TASK PROMPT
From the records below, output exactly the lines running from the line containing "export LEC_CHECK = 0" through the line containing "- Hold slack: build", and no others.

[Stored items]
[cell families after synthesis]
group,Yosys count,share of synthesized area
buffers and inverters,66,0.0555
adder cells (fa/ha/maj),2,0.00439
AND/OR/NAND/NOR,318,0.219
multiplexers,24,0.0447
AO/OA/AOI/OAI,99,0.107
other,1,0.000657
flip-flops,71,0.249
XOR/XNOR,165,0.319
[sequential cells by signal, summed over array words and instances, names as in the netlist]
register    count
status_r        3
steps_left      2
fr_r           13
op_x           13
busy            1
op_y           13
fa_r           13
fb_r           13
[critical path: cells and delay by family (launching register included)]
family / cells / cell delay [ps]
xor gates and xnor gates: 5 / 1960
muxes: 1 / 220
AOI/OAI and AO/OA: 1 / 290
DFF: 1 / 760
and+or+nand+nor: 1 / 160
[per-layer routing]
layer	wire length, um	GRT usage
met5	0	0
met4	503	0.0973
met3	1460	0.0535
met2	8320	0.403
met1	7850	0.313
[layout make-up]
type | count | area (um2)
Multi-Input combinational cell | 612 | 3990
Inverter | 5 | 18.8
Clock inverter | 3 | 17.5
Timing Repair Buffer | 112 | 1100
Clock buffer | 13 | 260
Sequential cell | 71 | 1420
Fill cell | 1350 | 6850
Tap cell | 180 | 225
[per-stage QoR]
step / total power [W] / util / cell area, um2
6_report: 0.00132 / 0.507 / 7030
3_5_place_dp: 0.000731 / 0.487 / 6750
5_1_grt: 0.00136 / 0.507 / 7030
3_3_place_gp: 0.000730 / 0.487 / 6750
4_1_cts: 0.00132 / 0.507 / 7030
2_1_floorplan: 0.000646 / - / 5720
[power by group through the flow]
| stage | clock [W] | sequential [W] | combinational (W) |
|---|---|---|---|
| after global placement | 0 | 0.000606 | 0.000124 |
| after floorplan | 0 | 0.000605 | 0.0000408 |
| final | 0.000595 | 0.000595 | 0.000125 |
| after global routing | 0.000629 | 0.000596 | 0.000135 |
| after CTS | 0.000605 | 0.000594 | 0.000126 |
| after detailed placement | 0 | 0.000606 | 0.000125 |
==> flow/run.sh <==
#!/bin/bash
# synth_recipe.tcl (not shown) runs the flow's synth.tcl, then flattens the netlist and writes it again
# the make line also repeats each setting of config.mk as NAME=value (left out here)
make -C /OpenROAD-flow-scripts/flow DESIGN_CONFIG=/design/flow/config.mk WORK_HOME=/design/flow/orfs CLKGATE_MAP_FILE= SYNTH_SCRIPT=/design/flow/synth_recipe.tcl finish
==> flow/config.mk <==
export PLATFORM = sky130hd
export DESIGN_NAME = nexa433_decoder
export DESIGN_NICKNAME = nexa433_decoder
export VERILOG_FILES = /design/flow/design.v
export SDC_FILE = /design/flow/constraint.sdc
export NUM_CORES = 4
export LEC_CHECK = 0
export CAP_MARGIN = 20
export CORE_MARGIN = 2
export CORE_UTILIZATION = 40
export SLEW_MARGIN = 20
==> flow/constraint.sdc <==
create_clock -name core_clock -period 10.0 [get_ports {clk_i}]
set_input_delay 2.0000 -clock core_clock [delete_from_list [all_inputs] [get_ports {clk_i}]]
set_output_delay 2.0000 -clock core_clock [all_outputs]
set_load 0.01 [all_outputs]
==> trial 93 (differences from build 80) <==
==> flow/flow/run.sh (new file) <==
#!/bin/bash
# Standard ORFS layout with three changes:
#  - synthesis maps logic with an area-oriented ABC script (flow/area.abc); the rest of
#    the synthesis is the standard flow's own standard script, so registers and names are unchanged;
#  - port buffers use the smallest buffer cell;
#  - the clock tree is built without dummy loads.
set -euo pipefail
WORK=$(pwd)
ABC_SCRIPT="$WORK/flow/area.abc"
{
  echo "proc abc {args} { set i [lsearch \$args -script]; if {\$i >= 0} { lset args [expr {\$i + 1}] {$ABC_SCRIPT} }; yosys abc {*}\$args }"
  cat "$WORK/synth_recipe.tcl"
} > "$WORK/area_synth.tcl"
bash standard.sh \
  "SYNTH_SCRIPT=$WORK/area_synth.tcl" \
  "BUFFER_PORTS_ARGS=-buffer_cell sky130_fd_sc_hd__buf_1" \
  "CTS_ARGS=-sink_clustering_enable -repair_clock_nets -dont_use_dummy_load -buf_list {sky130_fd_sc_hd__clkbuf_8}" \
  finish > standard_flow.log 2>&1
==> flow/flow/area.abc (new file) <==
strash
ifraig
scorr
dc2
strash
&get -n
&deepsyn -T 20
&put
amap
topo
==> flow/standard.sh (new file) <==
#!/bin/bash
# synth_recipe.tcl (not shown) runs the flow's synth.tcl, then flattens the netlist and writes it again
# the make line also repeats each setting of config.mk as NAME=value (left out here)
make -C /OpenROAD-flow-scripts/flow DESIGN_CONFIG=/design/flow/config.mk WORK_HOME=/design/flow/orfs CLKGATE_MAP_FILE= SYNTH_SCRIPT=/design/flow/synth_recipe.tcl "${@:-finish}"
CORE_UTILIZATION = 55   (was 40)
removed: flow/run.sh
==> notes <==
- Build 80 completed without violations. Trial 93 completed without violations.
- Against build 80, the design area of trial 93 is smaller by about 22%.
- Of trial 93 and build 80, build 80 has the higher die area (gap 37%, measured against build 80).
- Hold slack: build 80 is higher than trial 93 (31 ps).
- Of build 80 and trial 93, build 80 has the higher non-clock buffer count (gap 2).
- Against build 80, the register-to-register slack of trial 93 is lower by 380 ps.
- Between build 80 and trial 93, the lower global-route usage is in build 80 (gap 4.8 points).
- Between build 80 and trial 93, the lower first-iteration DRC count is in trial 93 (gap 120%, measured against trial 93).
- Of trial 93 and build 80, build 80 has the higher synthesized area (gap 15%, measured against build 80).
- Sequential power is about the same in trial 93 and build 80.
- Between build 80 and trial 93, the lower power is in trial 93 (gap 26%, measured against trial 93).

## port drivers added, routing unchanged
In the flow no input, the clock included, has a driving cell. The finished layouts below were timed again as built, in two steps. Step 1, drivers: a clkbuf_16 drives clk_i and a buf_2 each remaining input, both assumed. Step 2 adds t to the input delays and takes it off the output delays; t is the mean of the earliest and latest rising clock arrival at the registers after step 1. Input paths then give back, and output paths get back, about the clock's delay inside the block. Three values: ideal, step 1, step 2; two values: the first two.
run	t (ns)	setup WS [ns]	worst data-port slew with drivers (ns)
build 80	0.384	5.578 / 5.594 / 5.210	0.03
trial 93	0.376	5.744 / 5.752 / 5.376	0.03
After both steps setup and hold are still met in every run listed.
This is an optimization exercise on Yosys and OpenROAD, whose aim is small area, a short achievable clock period and few clock cycles, not a production implementation. The RTL was checked by simulation tests, not by an equivalence proof against the original design.

==> inputs of build 93 <==
==> flow/design.v (excerpt) <==
module mkse (
    input  wire         clk,
    input  wire         rst_n,
    input  wire         cmd_valid,
    output wire         cmd_ready,
    input  wire [3:0]   cmd_op,
    input  wire [15:0]  cmd_now,
    output reg          rsp_valid,
    output reg  [2:0]   rsp_status,
    output reg          rsp_consumed,
    output reg  [7:0]   rsp_char,
    output reg  [8:0]   rsp_action,
    output reg  [6:0]   rsp_put_full_cnt,
    output reg  [3:0]   rsp_cfg_err,
    input  wire [15:0]  tick_in,
    output wire [7:0]   row_active,
    input  wire [7:0]   col_pressed,
    output wire         shift_ind,
    input  wire [3:0]   cfg_rows,
    input  wire [3:0]   cfg_cols,
    input  wire [6:0]   cfg_umap_len,
    input  wire [511:0] cfg_umap,
    input  wire         cfg_smap_present,
    input  wire [6:0]   cfg_smap_len,
    input  wire [511:0] cfg_smap,
    input  wire         cfg_shift_present,
    input  wire [7:0]   cfg_shift_char,
    input  wire         cfg_ind_present,
    input  wire [1:0]   cfg_policy,
    input  wire [15:0]  cfg_debounce,
    input  wire [15:0]  cfg_rdelay,
    input  wire [15:0]  cfg_rtime,
    input  wire [4:0]   cfg_qcap
);
clock: 10.0 ns
lec_check: 0
cap_margin: 20
core_margin: 2
core_utilization: 55
slew_margin: 20
standard.sh (not shown) runs the stock make flow with config.mk's settings and CLKGATE_MAP_FILE= SYNTH_SCRIPT=/design/flow/synth_recipe.tcl, a recipe that flattens the netlist after the stock synthesis.
==> flow/flow/run.sh <==
#!/bin/bash
# Layout flow: the standard ORFS flow (standard.sh, synthesis unchanged)
# with two knobs changed: the port buffers are buf_2 cells instead of the
# resizer's default pick, and setup repair aims for a larger slack margin.
# make's full output goes to flow_make.log in the work folder; ORFS keeps
# each step's own log under orfs/logs.
set -euo pipefail
bash standard.sh \
    SETUP_SLACK_MARGIN=6.5 \
    "BUFFER_PORTS_ARGS=-buffer_cell sky130_fd_sc_hd__buf_2" \
    finish > flow_make.log 2>&1
==> inputs of build 7, as changes to build 93 <==
--- a/flow/design.v
+++ b/flow/design.v
@@ -1,72 +1,66 @@
 module mkse_cell_step (
     input  wire [1:0]  st,
     input  wire [15:0] t,
     input  wire        p,
     input  wire [15:0] now,
     input  wire [15:0] nowmd,    
-    input  wire [14:0] dp,       
-    input  wire [13:0] rt,       
+    input  wire [15:0] dp,       
+    input  wire [15:0] rt,       
     output wire [1:0]  st_n,
     output wire [15:0] t_n,
     output wire        emit,
     output wire [1:0]  kind
 );
-    function automatic ge15(input [14:0] a, input [14:0] b);
-        reg [15:0] g, q;
-        integer s, i;
-        begin
-            g = {1'b0, a & ~b};
-            g[0] = a[0] | ~b[0];
-            q = {1'b1, a | ~b};
-            for (s = 1; s < 16; s = s * 2)
-                for (i = 0; i < 16; i = i + 2 * s) begin
-                    g[i] = g[i + s] | (q[i + s] & g[i]);
-                    q[i] = q[i + s] & q[i];
-                end
-            ge15 = g[0];
-        end
-    endfunction
-    function automatic [15:0] add16(input [15:0] a, input [15:0] b);
-        reg [15:0] g, q, x;
-        integer s, i;
-        begin
-            x = a ^ b;
-            g = a & b;
-            q = x;
-            for (s = 1; s < 16; s = s * 2)
-                for (i = 0; i < 16; i = i + 1)
-                    if ((i / s) % 2 == 1) begin
-                        g[i] = g[i] | (q[i] & g[(i / s) * s - 1]);
-                        q[i] = q[i] & q[(i / s) * s - 1];
-                    end
-            add16 = x ^ {g[14:0], 1'b0};
-        end
-    endfunction
     wire s_rel  = (st == 2'd0);
     wire s_pdeb = (st == 2'd1);
     wire s_pr   = (st == 2'd2);
-    wire [15:0] cn  = st[0] ? nowmd : now;
-    wire        due = cn[15] ^ t[15] ^ ge15(cn[14:0], t[14:0]);
-    wire [15:0] adv  = add16(t, st[0] ? {1'b0, dp} : {2'b00, rt});
-    wire [15:0] base = s_rel ? now : t;
-    wire        upd  = due & (s_pdeb | (s_pr & p));
-    reg [1:0] st1, st0;
+    wire s_rdeb = (st == 2'd3);
+    wire [15:0] dnv = now - t;
+    wire [15:0] ddv = nowmd - t;
+    wire dn = ~dnv[15];
+    wire dd = ~ddv[15];
+    wire [15:0] adv = t + (s_pdeb ? dp : rt);
+    reg [1:0]  st1;
+    reg [15:0] t1;
+    reg        e1;
+    reg [1:0]  st0;
+    reg [15:0] t0;
+    reg        e0;
     always @(*) begin
+        st1 = st; t1 = t; e1 = 1'b0;
+        st0 = st; t0 = t; e0 = 1'b0;
         case (st)
-            2'd0: begin st1 = 2'd1;                st0 = 2'd0;                end
-            2'd1: begin st1 = due ? 2'd2 : 2'd1;  st0 = due ? 2'd2 : 2'd1;  end
-            2'd2: begin st1 = 2'd2;                st0 = 2'd3;                end
-            default: begin st1 = due ? 2'd0 : 2'd3; st0 = due ? 2'd0 : 2'd3; end
+            2'd0: begin
+                st1 = 2'd1; t1 = now; e1 = 1'b1;
+            end
+            2'd1: begin
+                if (dd) begin
+                    st1 = 2'd2; t1 = adv;
+                    st0 = 2'd2; t0 = adv;
+                end
+            end
+            2'd2: begin
+                if (dn) begin
+                    t1 = adv; e1 = 1'b1;
+                end
+                st0 = 2'd3; e0 = 1'b1;
+            end
+            default: begin
+                if (dd) begin
+                    st1 = 2'd0;
+                    st0 = 2'd0;
+                end
+            end
         endcase
     end
     assign st_n = p ? st1 : st0;
-    assign t_n  = upd ? adv : base;
-    assign emit = p ? (s_rel | (s_pr & due)) : s_pr;
+    assign t_n  = p ? t1 : t0;
+    assign emit = p ? e1 : e0;
     assign kind = p ? (s_rel ? 2'd0 : 2'd2) : 2'd1;
 endmodule
 module mkse (
     input  wire         clk,
     input  wire         rst_n,
     input  wire         cmd_valid,
     output wire         cmd_ready,
     input  wire [3:0]   cmd_op,
@@ -123,59 +117,36 @@
     reg         cmd_ready_r;
     reg         cfg1;           
     reg         scanning;
     reg         rowok;          
     reg  [7:0]  row_r;
     reg  [3:0]  rc;             
     reg  [5:0]  base;           
     reg  [15:0] now_r;
-    reg  [15:0] nowmd_r;        
-    reg         shind_r;
     reg  [3:0]  rows, cols;
     reg  [6:0]  ulen, slen;
     reg         spres, shpres, ind, big;
     reg  [1:0]  policy;
     reg  [7:0]  shift_char;
     reg  [4:0]  qcap;
     reg  [13:0] deb, rtm;
     reg  [14:0] dp;             
     reg  [3:0]  cap1;           
     reg  [7:0]  colmask, rowmask;
     reg  [511:0] umap, smap;
     reg  [143:0] qb;
     reg  [3:0]  qw, qr, qn;
-    reg  [8:0]  hd;             
     reg  [7:0]  pend;
     reg  [15:0] pkind;
     reg  [5:0]  pbase;
     assign cmd_ready  = cmd_ready_r;
     assign row_active = row_r;
-    assign shift_ind  = shind_r;
+    assign shift_ind  = ready & ind & latch;
     wire accept = cmd_valid & cmd_ready_r & rst_n;
-    wire cfg_load = cmd_valid & cmd_ready_r & op_cfg;
-    wire [15:0] now_in = cmd_op[0] ? tick_in : cmd_now;
-    function automatic [15:0] sub16(input [15:0] a, input [15:0] b);
-        reg [15:0] g, q, x, nb;
-        integer s, i;
-        begin
-            nb = ~b;
-            x = a ^ nb;
-            g = a & nb;
-            g[0] = a[0] | nb[0];
-            q = x;
-            for (s = 1; s < 16; s = s * 2)
-                for (i = 0; i < 16; i = i + 1)
-                    if ((i / s) % 2 == 1) begin
-                        g[i] = g[i] | (q[i] & g[(i / s) * s - 1]);
-                        q[i] = q[i] & q[(i / s) * s - 1];
-                    end
-            sub16 = x ^ {g[14:0], 1'b1};
-        end
-    endfunction
     wire op_ill  = cmd_op[3] | (cmd_op[2:0] == 3'd7);
     wire op_nop  = (cmd_op == 4'd0);
     wire op_cfg  = (cmd_op == 4'd1);
     wire op_scan = (cmd_op[3:1] == 3'b001);
     wire op_deq  = (cmd_op[3:1] == 3'b010);
     wire op_nk   = (cmd_op == 4'd4);
     wire op_na   = (cmd_op == 4'd5);
     wire op_clr  = (cmd_op == 4'd6);
@@ -197,17 +168,17 @@
         else if (policy != POL_OFF && !shpres)
             code = 4'd7;
         else if (policy != POL_OFF && !spres)
             code = 4'd8;
         else
             code = 4'd0;
     end
     always @(posedge clk) begin
-        if (cfg_load) begin
+        if (accept && op_cfg) begin
             rows       <= cfg_rows;
             cols       <= cfg_cols;
             ulen       <= cfg_umap_len;
             slen       <= cfg_smap_len;
             spres      <= cfg_smap_present;
             shpres     <= cfg_shift_present;
             ind        <= cfg_ind_present;
             big        <= |{cfg_debounce[15:14], cfg_rdelay[15:14], cfg_rtime[15:14]};
@@ -228,35 +199,36 @@
         if (cfg1) begin
             cap1 <= qcap[3:0] - 4'd1;
             for (k = 0; k < 8; k = k + 1) begin
                 colmask[k] <= (k < cols);
                 rowmask[k] <= (k < rows);
             end
         end
     end
+    wire [15:0] nowmd = now_r - {2'b00, deb};
     wire        anyrow = |row_r;
     wire [7:0]  emit;
     wire [15:0] kinds;
     genvar c;
     generate
         for (c = 0; c < 8; c = c + 1) begin : g_lane
             reg  [143:0] cl;
             wire [1:0]   st_n;
             wire [15:0]  t_n;
             wire         em;
             wire [1:0]   kd;
             mkse_cell_step u_step (
                 .st    (cl[1:0]),
                 .t     (cl[17:2]),
                 .p     (col_pressed[c]),
                 .now   (now_r),
-                .nowmd (nowmd_r),
-                .dp    (dp),
-                .rt    (rtm),
+                .nowmd (nowmd),
+                .dp    ({1'b0, dp}),
+                .rt    ({2'b00, rtm}),
                 .st_n  (st_n),
                 .t_n   (t_n),
                 .emit  (em),
                 .kind  (kd)
             );
             assign emit[c]         = em & colmask[c] & anyrow;
             assign kinds[2*c +: 2] = kd;
             integer r;
@@ -288,27 +260,19 @@
     wire stall     = two_or_more(emit);
     wire prest_le1 = ~two_or_more(prest);
     wire drain     = scanning & ~rowok;
     wire fin       = rowok ? ((rc == 4'd7) & ~stall)
                            : (drain & (rc == 4'd8) & prest_le1);
     wire [7:0] pend_nx = rowok ? emit : prest;
     wire pend_nx_nz    = rowok ? |emit : |prest;
     wire full_now      = pv & nf;
-    wire nfx           = nf | (pv & nf1);
-    wire one_emit      = |emit & ~stall;
-    wire one_rest      = |prest & prest_le1;
-    wire full_last     = nfx & (rowok ? ((rc == 4'd7) & one_emit)
-                                      : ((rc == 4'd8) & one_rest));
-    wire [6:0] cnt_a   = rsp_put_full_cnt + {6'd0, full_now};
-    wire [6:0] cnt_b   = rsp_put_full_cnt + {6'd0, full_now} + 7'd1;
+    wire full_last     = fin & pend_nx_nz & (nf | (pv & nf1));
     wire start_scan = accept & ready & ~op_ill & op_scan;
-    wire [8:0] head      = hd;
-    wire [3:0] qr1       = qr + 4'd1;
-    wire [8:0] second    = qb[9*qr1 +: 9];
+    wire [8:0] head      = qb[9*qr +: 9];
     wire [5:0] head_idx  = head[8:3];
     wire [1:0] head_kind = head[1:0];
     wire [7:0] head_raw  = umap[8*head_idx +: 8];
     wire [7:0] head_shft = smap[8*head_idx +: 8];
     wire       head_is_shift = (policy != POL_OFF) && shpres &&
                                (head_raw == shift_char);
     reg        res_has_char;
     reg [7:0]  res_char;
@@ -328,20 +292,16 @@
         end else begin
             res_has_char = 1'b1;
             res_char     = (policy != POL_OFF && latch) ? head_shft : head_raw;
             if (policy == POL_ONESHOT)
                 res_latch = 1'b0;
         end
     end
     wire deq = accept & ready & ~op_ill & op_deq & ~q_empty;
-    wire deq_nk = accept & ready & op_nk & ~q_empty;
-    wire latch_nx = deq_nk ? res_latch : latch;
-    always @(posedge clk)
-        shind_r <= rst_n & ~cfg1 & ready & ind & latch_nx;
     always @(posedge clk) begin
         if (!rst_n) begin
             ready       <= 1'b0;
             latch       <= 1'b0;
             cmd_ready_r <= 1'b1;
             cfg1        <= 1'b0;
             scanning    <= 1'b0;
             rowok       <= 1'b0;
@@ -387,20 +347,18 @@
                     cmd_ready_r <= ~pend_nx_nz;
                 end
             end else if (pv) begin
                 cmd_ready_r <= ~|prest;
             end
         end
     end
     always @(posedge clk) begin
-        if (cmd_ready_r) begin
-            now_r   <= now_in;
-            nowmd_r <= sub16(now_in, {2'b00, deb});
-        end
+        if (cmd_ready_r)
+            now_r <= cmd_op[0] ? tick_in : cmd_now;
         if (start_scan) begin
             rc   <= 4'd0;
             base <= 6'd0;
         end else if (rowok) begin
             rc   <= rc + 4'd1;
             base <= base + {2'b00, cols};
         end
         if (rowok) begin
@@ -412,27 +370,22 @@
         if (cfg1 || (accept && ready && op_clr)) begin
             qw <= 4'd0;
             qr <= 4'd0;
             qn <= 4'd0;
         end else if (pv) begin
             qb[9*qw +: 9] <= entry;
             qw <= qw + 4'd1;
             if (nf)
-                qr <= qr1;
+                qr <= qr + 4'd1;
             else
                 qn <= qn + 4'd1;
-            if (q_empty || (nf && cap1 == 4'd1))
-                hd <= entry;
-            else if (nf)
-                hd <= second;
         end else if (deq) begin
-            qr <= qr1;
+            qr <= qr + 4'd1;
             qn <= qn - 4'd1;
-            hd <= second;
         end
     end
     always @(posedge clk) begin
         rsp_status       <= 3'd0;
         rsp_consumed     <= 1'b0;
         rsp_char         <= 8'd0;
         rsp_action       <= 9'd0;
         rsp_cfg_err      <= 4'd0;
@@ -457,12 +410,12 @@
                     end else if (res_has_char) begin
                         rsp_char <= res_char;
                     end else begin
                         rsp_status <= ST_NONE;
                     end
                 end
             end
         end else if (scanning) begin
-            rsp_put_full_cnt <= full_last ? cnt_b : cnt_a;
+            rsp_put_full_cnt <= rsp_put_full_cnt + {6'd0, full_now} + {6'd0, full_last};
         end
     end
 endmodule
==> flow/run.sh (new file) <==
#!/bin/bash
# synth_recipe.tcl (not shown) runs the flow's synth.tcl, then flattens the netlist and writes it again
# the make line also repeats each setting of config.mk as NAME=value (left out here)
make -C /OpenROAD-flow-scripts/flow DESIGN_CONFIG=/design/flow/config.mk WORK_HOME=/design/flow/orfs CLKGATE_MAP_FILE= SYNTH_SCRIPT=/design/flow/synth_recipe.tcl finish
CORE_UTILIZATION = 40   (was 55)
removed: flow/flow/run.sh
removed: flow/standard.sh
==> flow_metrics.tcl <==
set metrics [dict create \
    critPathTopFamily "compound AO/OA/AOI/OAI gates" \
    critical_path_buf_inv_count 4 \
    hold_end "g_lane[2].cl[99]" \
    status "complete, no violations" \
]
[end of results for build 7]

SOLUTION FOR THIS TASK
export LEC_CHECK = 0
export CAP_MARGIN = 20
export CORE_MARGIN = 2
export CORE_UTILIZATION = 40
export SLEW_MARGIN = 20
==> flow/constraint.sdc <==
create_clock -name core_clock -period 10.0 [get_ports {clk_i}]
set_input_delay 2.0000 -clock core_clock [delete_from_list [all_inputs] [get_ports {clk_i}]]
set_output_delay 2.0000 -clock core_clock [all_outputs]
set_load 0.01 [all_outputs]
==> trial 93 (differences from build 80) <==
==> flow/flow/run.sh (new file) <==
#!/bin/bash
# Standard ORFS layout with three changes:
#  - synthesis maps logic with an area-oriented ABC script (flow/area.abc); the rest of
#    the synthesis is the standard flow's own standard script, so registers and names are unchanged;
#  - port buffers use the smallest buffer cell;
#  - the clock tree is built without dummy loads.
set -euo pipefail
WORK=$(pwd)
ABC_SCRIPT="$WORK/flow/area.abc"
{
  echo "proc abc {args} { set i [lsearch \$args -script]; if {\$i >= 0} { lset args [expr {\$i + 1}] {$ABC_SCRIPT} }; yosys abc {*}\$args }"
  cat "$WORK/synth_recipe.tcl"
} > "$WORK/area_synth.tcl"
bash standard.sh \
  "SYNTH_SCRIPT=$WORK/area_synth.tcl" \
  "BUFFER_PORTS_ARGS=-buffer_cell sky130_fd_sc_hd__buf_1" \
  "CTS_ARGS=-sink_clustering_enable -repair_clock_nets -dont_use_dummy_load -buf_list {sky130_fd_sc_hd__clkbuf_8}" \
  finish > standard_flow.log 2>&1
==> flow/flow/area.abc (new file) <==
strash
ifraig
scorr
dc2
strash
&get -n
&deepsyn -T 20
&put
amap
topo
==> flow/standard.sh (new file) <==
#!/bin/bash
# synth_recipe.tcl (not shown) runs the flow's synth.tcl, then flattens the netlist and writes it again
# the make line also repeats each setting of config.mk as NAME=value (left out here)
make -C /OpenROAD-flow-scripts/flow DESIGN_CONFIG=/design/flow/config.mk WORK_HOME=/design/flow/orfs CLKGATE_MAP_FILE= SYNTH_SCRIPT=/design/flow/synth_recipe.tcl "${@:-finish}"
CORE_UTILIZATION = 55   (was 40)
removed: flow/run.sh
==> notes <==
- Build 80 completed without violations. Trial 93 completed without violations.
- Against build 80, the design area of trial 93 is smaller by about 22%.
- Of trial 93 and build 80, build 80 has the higher die area (gap 37%, measured against build 80).
- Hold slack: build 80 is higher than trial 93 (31 ps).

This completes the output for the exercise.